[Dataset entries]
__________________________________________________

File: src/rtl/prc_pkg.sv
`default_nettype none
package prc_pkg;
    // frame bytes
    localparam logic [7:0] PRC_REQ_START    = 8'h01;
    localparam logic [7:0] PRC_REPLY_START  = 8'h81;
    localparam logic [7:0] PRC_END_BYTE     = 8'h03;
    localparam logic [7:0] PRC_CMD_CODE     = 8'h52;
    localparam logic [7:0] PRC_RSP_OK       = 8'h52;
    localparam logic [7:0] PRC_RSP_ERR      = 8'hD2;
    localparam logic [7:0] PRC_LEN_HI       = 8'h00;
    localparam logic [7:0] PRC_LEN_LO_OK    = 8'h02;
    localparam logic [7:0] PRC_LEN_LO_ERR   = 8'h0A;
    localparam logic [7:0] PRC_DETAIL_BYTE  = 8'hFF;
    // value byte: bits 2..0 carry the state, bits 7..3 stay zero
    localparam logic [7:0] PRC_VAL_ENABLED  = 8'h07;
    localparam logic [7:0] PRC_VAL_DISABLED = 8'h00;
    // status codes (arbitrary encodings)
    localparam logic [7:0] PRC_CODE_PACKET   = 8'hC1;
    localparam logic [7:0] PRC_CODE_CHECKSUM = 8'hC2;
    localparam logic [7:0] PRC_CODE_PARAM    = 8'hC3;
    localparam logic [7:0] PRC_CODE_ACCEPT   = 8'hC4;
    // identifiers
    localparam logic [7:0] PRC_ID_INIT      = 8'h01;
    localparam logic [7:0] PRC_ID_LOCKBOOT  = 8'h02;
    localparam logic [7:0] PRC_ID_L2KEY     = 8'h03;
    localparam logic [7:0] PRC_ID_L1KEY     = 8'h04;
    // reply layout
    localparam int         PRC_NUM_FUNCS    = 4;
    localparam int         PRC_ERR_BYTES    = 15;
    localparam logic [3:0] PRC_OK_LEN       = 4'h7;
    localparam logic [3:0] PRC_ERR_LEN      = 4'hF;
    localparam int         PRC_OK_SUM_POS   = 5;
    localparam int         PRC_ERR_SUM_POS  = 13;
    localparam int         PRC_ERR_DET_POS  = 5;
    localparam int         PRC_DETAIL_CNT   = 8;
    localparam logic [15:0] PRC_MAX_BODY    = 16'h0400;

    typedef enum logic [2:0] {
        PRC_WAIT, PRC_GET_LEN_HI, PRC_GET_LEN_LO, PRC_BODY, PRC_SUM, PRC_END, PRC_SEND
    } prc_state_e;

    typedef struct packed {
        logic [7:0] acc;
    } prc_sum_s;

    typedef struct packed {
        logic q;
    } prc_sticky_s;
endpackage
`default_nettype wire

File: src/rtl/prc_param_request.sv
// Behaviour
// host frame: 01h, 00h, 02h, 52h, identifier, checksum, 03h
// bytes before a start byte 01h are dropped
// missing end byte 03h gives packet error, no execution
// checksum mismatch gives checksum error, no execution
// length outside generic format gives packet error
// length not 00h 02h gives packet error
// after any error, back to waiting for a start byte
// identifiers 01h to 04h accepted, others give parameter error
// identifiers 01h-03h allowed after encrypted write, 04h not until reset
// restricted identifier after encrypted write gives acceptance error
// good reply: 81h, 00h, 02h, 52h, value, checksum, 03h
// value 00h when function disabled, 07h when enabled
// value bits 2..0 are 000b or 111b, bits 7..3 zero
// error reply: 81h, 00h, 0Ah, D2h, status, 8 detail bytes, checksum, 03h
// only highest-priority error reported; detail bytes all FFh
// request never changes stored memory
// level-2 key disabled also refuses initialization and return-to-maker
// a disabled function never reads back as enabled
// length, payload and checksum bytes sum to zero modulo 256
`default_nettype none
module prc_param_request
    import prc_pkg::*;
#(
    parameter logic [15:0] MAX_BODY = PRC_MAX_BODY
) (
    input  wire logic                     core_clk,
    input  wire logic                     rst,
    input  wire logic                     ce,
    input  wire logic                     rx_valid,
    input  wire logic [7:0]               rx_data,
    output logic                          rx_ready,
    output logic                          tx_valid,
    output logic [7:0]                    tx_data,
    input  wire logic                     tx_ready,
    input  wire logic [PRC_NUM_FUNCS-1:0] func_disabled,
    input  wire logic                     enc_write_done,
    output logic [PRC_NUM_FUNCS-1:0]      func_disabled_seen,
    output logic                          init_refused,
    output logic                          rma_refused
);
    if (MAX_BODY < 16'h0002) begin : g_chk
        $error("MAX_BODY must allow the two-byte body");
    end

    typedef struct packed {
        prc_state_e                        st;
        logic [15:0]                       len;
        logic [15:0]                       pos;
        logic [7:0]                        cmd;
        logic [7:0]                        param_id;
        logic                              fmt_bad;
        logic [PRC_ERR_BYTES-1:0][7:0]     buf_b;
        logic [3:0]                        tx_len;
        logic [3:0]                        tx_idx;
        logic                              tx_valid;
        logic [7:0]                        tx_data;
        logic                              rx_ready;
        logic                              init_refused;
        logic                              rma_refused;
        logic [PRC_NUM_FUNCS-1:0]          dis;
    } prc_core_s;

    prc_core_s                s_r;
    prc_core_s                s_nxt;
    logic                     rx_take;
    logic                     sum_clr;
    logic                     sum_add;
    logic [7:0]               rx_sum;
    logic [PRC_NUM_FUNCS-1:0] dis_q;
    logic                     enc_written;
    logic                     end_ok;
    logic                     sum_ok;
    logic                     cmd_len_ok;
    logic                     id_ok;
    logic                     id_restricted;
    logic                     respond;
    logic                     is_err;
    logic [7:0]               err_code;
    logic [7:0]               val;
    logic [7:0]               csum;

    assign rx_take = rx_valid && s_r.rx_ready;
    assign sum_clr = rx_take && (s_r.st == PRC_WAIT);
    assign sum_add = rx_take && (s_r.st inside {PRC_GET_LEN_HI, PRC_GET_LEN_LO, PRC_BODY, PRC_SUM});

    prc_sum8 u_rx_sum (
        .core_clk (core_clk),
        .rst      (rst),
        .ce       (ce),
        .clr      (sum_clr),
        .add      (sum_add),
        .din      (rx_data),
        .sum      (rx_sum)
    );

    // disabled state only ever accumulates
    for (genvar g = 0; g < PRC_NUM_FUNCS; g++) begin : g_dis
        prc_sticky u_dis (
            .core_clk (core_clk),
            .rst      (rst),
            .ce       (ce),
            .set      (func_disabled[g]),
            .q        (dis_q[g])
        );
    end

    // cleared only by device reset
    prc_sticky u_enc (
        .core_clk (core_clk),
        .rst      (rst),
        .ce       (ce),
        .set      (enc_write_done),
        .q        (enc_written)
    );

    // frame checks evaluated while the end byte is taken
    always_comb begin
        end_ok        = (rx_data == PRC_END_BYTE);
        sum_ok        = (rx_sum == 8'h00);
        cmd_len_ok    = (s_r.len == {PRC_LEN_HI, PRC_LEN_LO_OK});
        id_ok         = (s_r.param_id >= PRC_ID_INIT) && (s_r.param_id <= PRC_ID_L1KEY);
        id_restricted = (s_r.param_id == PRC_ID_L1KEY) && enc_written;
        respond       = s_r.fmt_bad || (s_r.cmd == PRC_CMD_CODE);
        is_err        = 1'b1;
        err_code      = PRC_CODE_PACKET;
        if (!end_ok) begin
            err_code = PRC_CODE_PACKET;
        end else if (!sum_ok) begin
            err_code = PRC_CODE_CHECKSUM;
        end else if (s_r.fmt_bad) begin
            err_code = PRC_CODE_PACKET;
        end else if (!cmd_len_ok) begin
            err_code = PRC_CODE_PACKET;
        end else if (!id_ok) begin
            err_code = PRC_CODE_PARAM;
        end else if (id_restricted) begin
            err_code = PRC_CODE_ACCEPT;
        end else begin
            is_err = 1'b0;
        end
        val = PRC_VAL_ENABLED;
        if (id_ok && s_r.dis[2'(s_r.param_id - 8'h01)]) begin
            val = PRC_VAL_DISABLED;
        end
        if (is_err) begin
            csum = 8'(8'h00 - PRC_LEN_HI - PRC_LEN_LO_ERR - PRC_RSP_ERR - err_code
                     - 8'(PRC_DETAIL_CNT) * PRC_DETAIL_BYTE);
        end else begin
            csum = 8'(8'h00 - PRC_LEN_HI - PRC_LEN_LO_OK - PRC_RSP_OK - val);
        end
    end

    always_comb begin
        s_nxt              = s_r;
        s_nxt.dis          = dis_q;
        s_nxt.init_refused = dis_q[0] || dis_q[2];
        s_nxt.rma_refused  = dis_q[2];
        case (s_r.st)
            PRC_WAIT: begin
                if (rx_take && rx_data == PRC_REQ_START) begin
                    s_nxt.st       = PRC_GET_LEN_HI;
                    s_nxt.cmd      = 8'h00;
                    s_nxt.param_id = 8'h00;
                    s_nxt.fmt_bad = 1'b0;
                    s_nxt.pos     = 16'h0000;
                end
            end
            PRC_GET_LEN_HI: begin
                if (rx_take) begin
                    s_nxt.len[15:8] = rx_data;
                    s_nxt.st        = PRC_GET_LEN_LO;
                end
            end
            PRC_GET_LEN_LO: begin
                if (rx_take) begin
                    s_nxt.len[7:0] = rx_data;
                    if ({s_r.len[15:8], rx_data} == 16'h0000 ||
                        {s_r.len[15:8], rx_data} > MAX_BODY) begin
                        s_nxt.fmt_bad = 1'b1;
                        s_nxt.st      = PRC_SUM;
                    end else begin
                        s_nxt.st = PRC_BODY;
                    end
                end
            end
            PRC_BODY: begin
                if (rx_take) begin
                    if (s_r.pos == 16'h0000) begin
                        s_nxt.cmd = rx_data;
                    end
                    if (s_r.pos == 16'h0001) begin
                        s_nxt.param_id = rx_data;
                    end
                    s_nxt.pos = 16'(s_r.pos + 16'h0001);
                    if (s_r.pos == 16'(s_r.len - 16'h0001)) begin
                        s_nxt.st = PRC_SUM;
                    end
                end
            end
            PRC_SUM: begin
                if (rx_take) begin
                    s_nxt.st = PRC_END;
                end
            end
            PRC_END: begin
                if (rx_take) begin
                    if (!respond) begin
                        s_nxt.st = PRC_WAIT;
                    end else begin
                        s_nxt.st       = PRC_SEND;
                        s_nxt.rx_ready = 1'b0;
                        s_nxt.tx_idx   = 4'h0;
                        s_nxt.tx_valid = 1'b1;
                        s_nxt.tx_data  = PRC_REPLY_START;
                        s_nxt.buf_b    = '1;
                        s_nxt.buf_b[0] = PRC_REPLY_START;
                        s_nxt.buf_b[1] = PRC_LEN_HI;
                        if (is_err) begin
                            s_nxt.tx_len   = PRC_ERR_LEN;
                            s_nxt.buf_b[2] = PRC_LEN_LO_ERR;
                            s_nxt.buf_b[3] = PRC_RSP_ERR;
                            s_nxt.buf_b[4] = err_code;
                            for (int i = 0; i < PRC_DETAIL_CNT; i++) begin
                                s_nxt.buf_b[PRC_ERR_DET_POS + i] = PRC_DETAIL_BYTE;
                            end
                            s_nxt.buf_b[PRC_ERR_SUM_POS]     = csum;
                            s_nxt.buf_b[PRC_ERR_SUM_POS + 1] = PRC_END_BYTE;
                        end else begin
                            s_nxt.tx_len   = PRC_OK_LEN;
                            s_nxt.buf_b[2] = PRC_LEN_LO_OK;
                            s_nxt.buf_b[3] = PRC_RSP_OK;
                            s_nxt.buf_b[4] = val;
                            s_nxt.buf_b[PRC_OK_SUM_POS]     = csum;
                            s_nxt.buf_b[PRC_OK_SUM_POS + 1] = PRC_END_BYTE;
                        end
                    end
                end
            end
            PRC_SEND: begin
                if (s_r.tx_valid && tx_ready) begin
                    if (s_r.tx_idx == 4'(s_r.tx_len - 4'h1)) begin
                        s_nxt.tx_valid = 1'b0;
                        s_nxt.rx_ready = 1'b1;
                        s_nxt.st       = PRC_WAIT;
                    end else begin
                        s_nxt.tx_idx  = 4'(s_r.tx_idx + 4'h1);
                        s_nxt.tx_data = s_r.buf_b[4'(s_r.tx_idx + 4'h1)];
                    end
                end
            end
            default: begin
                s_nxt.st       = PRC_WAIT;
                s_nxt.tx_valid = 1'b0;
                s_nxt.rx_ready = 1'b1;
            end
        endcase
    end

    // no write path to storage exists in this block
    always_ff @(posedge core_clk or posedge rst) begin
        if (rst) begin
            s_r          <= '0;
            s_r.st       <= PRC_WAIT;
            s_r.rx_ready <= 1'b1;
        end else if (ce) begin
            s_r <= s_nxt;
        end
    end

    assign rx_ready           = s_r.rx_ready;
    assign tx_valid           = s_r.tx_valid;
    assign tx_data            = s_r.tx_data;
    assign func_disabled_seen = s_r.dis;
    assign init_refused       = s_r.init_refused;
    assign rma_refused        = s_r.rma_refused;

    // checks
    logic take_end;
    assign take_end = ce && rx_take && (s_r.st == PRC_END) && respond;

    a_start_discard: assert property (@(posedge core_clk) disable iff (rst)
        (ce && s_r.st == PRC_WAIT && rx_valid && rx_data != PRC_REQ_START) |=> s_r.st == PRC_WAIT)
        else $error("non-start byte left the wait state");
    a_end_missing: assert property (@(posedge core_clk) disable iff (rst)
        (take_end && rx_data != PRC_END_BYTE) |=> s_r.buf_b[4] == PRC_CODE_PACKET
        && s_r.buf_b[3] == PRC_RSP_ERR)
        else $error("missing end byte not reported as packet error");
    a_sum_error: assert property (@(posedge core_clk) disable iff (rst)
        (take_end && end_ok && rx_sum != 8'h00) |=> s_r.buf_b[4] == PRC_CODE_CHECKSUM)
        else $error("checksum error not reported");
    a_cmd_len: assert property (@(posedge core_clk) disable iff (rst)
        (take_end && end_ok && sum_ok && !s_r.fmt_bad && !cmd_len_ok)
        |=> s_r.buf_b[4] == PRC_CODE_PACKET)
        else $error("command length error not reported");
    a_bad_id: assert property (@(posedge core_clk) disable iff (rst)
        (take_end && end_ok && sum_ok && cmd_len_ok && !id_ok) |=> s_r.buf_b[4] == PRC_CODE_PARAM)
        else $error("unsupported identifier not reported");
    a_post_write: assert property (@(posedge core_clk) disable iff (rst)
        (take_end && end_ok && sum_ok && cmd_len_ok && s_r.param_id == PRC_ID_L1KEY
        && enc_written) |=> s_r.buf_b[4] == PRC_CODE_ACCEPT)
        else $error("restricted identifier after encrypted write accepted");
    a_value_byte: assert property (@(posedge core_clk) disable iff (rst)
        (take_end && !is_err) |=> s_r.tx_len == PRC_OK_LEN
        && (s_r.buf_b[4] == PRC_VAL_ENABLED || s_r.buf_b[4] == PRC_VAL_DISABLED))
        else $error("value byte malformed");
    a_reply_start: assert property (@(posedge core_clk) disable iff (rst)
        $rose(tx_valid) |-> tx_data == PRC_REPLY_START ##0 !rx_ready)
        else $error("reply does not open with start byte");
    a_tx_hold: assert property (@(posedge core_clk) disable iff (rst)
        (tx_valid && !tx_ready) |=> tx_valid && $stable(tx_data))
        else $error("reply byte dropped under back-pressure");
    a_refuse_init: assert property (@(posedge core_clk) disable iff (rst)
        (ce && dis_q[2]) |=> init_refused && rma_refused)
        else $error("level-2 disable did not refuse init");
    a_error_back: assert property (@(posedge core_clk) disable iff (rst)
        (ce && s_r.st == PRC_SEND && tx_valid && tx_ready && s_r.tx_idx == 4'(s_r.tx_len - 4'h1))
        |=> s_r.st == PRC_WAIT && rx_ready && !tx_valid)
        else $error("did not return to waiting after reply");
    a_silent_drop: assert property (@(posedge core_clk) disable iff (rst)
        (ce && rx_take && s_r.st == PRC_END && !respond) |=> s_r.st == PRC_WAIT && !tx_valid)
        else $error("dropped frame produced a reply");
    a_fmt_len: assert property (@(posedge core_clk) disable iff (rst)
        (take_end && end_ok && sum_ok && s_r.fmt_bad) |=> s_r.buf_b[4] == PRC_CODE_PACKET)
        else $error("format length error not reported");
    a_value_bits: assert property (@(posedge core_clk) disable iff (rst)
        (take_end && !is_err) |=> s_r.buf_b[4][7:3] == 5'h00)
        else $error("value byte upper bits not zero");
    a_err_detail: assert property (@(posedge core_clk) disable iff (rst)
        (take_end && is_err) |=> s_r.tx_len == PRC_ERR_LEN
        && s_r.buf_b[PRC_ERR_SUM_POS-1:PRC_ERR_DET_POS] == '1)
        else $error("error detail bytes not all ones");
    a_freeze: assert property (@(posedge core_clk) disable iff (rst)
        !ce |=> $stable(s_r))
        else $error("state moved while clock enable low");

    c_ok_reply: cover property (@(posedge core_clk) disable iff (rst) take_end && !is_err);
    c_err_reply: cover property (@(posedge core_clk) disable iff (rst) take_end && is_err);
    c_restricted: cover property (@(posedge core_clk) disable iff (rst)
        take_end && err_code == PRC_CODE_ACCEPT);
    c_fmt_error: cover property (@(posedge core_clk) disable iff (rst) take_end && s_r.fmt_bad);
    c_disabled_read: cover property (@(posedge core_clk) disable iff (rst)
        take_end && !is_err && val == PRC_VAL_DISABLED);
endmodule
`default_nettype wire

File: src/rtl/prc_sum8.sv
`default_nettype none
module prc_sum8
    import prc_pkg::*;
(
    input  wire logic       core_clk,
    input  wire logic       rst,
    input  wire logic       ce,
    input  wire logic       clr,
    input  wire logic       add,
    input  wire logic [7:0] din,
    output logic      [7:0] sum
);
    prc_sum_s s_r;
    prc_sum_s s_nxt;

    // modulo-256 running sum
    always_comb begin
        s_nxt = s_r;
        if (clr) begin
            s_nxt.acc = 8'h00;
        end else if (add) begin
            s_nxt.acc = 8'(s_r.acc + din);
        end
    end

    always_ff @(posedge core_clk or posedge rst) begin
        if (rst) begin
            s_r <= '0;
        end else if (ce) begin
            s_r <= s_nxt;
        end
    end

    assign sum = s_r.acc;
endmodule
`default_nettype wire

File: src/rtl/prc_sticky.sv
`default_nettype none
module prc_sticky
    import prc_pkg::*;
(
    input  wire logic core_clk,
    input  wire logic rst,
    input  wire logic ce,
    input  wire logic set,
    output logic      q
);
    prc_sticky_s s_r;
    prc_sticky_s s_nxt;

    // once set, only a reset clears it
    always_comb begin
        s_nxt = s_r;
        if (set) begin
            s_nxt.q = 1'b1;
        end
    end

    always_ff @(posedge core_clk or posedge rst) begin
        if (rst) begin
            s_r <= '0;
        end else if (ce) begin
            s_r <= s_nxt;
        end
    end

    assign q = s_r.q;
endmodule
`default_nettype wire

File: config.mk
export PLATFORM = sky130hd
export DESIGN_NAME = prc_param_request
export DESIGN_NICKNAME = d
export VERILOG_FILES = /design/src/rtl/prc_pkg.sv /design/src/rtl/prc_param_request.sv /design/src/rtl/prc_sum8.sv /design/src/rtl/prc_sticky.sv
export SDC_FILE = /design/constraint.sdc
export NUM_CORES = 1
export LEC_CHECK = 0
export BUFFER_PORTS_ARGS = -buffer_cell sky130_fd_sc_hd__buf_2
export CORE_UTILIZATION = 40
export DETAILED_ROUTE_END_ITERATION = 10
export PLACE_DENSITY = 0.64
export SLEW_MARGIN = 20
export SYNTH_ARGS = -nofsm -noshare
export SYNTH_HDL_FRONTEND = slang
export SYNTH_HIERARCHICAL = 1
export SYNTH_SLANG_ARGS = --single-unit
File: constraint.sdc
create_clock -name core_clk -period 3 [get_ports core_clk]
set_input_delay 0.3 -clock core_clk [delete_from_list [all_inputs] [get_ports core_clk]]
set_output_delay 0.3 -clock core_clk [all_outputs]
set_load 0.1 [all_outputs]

__________________________________________________

**ACTIVITY:**
Gather each line of the records holding the string "after".

**RESPONSE FOR THIS EXERCISE:**
// after any error, back to waiting for a start byte
// identifiers 01h-03h allowed after encrypted write, 04h not until reset
// restricted identifier after encrypted write gives acceptance error
        else $error("restricted identifier after encrypted write accepted");
        else $error("did not return to waiting after reply");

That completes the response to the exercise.